▶ _Supplied entries_:
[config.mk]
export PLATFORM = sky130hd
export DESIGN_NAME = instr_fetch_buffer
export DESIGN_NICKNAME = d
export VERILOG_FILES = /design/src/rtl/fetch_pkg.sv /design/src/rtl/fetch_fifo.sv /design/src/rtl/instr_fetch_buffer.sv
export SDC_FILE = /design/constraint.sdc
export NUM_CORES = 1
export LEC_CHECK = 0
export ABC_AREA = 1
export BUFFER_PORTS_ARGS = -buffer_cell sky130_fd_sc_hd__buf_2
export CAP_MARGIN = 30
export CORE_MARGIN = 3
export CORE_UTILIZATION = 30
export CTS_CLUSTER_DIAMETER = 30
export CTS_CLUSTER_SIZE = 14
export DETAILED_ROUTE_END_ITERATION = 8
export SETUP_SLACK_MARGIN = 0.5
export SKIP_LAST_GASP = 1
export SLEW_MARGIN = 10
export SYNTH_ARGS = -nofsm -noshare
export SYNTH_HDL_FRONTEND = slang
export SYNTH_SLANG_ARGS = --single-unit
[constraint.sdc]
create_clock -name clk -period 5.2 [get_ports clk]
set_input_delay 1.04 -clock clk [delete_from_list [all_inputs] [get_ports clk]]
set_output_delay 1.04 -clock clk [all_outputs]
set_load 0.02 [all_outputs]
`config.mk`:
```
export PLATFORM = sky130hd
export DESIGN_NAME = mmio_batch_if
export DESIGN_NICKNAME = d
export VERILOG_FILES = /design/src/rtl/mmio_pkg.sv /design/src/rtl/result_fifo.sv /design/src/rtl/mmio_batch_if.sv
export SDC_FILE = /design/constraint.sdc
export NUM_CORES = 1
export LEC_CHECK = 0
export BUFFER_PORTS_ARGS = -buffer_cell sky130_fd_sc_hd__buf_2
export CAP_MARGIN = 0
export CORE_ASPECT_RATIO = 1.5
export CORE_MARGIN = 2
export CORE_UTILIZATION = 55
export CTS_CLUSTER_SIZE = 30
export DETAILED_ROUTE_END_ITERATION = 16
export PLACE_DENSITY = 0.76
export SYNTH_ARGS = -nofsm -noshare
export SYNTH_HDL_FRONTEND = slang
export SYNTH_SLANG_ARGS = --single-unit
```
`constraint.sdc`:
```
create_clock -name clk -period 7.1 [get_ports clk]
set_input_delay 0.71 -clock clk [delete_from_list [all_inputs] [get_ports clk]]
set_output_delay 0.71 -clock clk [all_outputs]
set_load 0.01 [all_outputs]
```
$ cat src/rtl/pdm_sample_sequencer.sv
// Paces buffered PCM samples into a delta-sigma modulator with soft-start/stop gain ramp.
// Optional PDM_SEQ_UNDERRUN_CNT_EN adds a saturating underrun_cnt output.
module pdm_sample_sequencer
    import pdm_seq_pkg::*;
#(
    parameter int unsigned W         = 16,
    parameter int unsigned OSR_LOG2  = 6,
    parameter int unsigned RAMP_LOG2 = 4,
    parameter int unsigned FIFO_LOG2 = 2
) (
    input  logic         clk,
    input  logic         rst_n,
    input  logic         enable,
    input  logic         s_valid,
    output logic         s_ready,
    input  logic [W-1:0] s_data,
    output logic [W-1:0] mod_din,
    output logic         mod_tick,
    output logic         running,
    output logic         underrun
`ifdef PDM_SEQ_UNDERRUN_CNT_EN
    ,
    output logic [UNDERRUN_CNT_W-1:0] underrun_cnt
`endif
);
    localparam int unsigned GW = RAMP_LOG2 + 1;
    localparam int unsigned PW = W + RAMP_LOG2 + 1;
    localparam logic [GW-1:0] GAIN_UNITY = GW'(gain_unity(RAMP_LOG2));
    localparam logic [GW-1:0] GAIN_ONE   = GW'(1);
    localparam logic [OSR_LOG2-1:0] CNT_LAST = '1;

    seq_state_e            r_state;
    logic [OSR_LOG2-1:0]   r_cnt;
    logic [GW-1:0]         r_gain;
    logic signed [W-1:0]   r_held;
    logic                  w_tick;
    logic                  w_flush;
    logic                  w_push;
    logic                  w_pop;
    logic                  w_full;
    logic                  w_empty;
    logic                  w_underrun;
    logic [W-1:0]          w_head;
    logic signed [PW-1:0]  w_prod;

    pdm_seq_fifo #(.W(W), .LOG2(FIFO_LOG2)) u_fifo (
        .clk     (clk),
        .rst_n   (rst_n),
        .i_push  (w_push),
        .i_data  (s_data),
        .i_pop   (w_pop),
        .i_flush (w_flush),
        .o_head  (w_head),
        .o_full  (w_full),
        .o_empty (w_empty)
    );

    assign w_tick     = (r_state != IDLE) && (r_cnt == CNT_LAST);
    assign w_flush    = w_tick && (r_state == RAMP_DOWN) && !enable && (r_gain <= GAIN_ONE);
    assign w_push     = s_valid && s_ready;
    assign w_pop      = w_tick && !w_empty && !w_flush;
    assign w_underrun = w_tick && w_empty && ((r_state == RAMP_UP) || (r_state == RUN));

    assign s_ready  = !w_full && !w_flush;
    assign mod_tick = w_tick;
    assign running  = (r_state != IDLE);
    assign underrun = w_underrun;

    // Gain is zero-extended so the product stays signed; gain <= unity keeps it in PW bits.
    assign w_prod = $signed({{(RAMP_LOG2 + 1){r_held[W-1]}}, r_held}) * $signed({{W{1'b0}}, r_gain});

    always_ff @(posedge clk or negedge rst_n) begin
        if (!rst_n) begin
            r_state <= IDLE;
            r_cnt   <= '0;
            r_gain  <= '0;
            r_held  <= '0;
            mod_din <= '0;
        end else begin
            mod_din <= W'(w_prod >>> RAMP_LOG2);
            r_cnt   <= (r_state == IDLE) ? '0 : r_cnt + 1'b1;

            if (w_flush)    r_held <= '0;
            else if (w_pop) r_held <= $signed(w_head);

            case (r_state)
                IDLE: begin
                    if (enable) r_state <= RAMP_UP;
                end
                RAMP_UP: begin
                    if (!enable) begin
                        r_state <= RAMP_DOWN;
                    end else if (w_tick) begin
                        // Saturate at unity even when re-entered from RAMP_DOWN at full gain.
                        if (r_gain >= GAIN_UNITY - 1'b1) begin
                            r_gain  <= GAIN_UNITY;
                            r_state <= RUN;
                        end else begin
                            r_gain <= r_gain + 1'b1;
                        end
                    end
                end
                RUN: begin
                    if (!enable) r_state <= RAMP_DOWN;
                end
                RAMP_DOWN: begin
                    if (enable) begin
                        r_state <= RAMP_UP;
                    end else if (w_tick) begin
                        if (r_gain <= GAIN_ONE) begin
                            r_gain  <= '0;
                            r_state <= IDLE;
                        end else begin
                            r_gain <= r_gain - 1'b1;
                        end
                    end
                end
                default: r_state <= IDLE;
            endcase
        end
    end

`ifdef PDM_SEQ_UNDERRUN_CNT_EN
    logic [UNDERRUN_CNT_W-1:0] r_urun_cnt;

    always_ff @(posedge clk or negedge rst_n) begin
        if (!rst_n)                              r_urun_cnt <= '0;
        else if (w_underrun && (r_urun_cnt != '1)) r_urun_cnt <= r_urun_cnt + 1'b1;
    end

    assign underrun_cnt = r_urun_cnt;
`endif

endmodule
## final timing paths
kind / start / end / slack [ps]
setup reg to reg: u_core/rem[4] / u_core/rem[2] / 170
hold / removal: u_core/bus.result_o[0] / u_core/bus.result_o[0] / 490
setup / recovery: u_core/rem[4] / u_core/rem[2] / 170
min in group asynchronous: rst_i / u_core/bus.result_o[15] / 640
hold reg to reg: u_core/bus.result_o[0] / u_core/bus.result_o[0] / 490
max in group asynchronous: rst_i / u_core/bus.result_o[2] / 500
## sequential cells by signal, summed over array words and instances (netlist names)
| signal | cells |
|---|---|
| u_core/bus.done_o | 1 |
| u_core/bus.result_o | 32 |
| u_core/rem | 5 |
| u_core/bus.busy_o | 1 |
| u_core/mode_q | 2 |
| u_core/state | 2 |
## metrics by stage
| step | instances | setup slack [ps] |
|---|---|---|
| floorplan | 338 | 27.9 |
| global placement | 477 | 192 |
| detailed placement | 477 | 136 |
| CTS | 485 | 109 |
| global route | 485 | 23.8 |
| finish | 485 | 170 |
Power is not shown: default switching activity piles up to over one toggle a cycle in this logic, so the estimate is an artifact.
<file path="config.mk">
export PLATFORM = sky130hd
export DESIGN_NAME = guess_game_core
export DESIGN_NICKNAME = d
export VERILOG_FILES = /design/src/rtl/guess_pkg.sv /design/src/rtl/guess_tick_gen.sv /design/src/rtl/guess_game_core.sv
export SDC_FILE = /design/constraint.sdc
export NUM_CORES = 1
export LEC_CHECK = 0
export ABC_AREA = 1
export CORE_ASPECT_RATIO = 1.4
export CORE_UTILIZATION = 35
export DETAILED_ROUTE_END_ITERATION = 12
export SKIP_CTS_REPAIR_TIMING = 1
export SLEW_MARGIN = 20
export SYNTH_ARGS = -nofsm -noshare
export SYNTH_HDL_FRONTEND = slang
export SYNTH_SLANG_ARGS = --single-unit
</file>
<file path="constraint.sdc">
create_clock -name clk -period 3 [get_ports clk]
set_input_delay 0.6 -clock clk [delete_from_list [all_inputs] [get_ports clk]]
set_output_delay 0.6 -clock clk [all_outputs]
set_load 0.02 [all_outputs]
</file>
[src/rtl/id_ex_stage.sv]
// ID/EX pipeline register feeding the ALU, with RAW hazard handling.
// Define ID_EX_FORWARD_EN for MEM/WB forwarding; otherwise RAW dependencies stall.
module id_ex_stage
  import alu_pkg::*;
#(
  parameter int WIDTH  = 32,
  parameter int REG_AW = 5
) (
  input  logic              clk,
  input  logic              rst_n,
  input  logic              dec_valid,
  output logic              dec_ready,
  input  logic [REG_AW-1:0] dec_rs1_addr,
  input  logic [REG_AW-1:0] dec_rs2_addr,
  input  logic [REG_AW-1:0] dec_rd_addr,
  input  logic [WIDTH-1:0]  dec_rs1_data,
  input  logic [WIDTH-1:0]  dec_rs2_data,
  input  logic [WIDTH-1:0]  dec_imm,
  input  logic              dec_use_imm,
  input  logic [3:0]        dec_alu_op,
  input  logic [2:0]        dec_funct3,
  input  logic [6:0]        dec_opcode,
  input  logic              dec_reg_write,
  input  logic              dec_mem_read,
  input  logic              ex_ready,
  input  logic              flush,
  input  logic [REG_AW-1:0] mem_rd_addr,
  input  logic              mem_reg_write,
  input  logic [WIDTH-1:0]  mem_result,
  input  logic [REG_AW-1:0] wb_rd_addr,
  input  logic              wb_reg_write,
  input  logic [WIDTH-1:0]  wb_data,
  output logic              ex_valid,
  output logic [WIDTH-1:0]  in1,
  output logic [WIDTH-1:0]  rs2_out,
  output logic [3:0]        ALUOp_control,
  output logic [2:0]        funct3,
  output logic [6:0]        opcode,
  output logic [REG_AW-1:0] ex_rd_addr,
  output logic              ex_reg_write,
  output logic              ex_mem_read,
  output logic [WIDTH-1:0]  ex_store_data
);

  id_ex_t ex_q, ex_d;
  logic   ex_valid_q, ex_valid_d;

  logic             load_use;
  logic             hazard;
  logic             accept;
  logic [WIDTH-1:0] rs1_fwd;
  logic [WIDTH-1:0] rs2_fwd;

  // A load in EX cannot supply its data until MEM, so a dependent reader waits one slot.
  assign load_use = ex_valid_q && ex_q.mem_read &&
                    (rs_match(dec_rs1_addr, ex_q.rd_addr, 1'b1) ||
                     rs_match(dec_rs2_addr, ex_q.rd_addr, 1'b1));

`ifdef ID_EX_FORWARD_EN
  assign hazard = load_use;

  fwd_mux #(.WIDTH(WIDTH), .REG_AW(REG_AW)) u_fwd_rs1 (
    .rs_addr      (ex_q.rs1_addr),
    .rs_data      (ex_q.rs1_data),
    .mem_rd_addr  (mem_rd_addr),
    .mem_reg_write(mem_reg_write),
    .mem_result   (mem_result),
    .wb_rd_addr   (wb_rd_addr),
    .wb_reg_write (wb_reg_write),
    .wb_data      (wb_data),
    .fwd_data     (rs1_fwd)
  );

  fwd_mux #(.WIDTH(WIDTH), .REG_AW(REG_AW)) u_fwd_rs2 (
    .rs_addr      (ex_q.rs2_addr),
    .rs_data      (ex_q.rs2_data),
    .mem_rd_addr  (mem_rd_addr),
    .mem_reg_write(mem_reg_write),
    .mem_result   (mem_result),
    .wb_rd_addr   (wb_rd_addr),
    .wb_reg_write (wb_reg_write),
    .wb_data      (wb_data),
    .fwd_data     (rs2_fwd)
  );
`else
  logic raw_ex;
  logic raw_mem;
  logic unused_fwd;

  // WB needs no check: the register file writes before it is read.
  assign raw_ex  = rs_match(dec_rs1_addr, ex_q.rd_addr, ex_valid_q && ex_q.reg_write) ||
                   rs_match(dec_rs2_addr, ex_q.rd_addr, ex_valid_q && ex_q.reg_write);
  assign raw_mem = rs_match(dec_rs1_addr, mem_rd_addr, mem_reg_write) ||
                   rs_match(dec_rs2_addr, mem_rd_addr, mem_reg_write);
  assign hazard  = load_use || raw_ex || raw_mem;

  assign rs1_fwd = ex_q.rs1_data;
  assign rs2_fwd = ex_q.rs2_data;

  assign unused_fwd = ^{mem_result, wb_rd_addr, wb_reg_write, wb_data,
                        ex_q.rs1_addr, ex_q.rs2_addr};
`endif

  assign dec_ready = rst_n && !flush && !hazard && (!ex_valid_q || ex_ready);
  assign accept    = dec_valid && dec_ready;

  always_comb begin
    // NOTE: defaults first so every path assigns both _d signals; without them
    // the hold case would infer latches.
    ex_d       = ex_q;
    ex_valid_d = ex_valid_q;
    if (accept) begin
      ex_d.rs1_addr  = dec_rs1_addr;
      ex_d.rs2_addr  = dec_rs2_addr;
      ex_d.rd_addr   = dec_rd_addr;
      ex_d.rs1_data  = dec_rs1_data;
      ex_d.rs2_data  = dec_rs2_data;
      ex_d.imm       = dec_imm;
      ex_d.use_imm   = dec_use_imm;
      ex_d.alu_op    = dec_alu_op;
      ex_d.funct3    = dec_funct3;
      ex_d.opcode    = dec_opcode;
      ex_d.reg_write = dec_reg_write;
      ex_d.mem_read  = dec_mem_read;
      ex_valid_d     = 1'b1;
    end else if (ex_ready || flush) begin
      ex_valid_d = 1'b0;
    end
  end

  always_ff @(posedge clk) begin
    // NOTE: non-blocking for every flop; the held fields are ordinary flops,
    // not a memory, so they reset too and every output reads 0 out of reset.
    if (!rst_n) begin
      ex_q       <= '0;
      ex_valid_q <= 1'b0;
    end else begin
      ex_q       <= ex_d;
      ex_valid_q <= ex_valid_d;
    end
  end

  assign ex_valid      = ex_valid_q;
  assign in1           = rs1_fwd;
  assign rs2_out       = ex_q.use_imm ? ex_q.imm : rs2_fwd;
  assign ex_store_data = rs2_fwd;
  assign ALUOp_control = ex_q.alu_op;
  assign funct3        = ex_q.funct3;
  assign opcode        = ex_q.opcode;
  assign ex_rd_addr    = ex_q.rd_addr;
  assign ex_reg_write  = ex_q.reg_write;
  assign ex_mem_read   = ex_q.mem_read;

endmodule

▶ _The problem_: Set down the lines of the listing above verbatim, first line through the line containing "export CTS_CLUSTER_DIAMETER = 30", inclusive; add no other lines.

▶ _Answer to the exercise_:
[config.mk]
export PLATFORM = sky130hd
export DESIGN_NAME = instr_fetch_buffer
export DESIGN_NICKNAME = d
export VERILOG_FILES = /design/src/rtl/fetch_pkg.sv /design/src/rtl/fetch_fifo.sv /design/src/rtl/instr_fetch_buffer.sv
export SDC_FILE = /design/constraint.sdc
export NUM_CORES = 1
export LEC_CHECK = 0
export ABC_AREA = 1
export BUFFER_PORTS_ARGS = -buffer_cell sky130_fd_sc_hd__buf_2
export CAP_MARGIN = 30
export CORE_MARGIN = 3
export CORE_UTILIZATION = 30
export CTS_CLUSTER_DIAMETER = 30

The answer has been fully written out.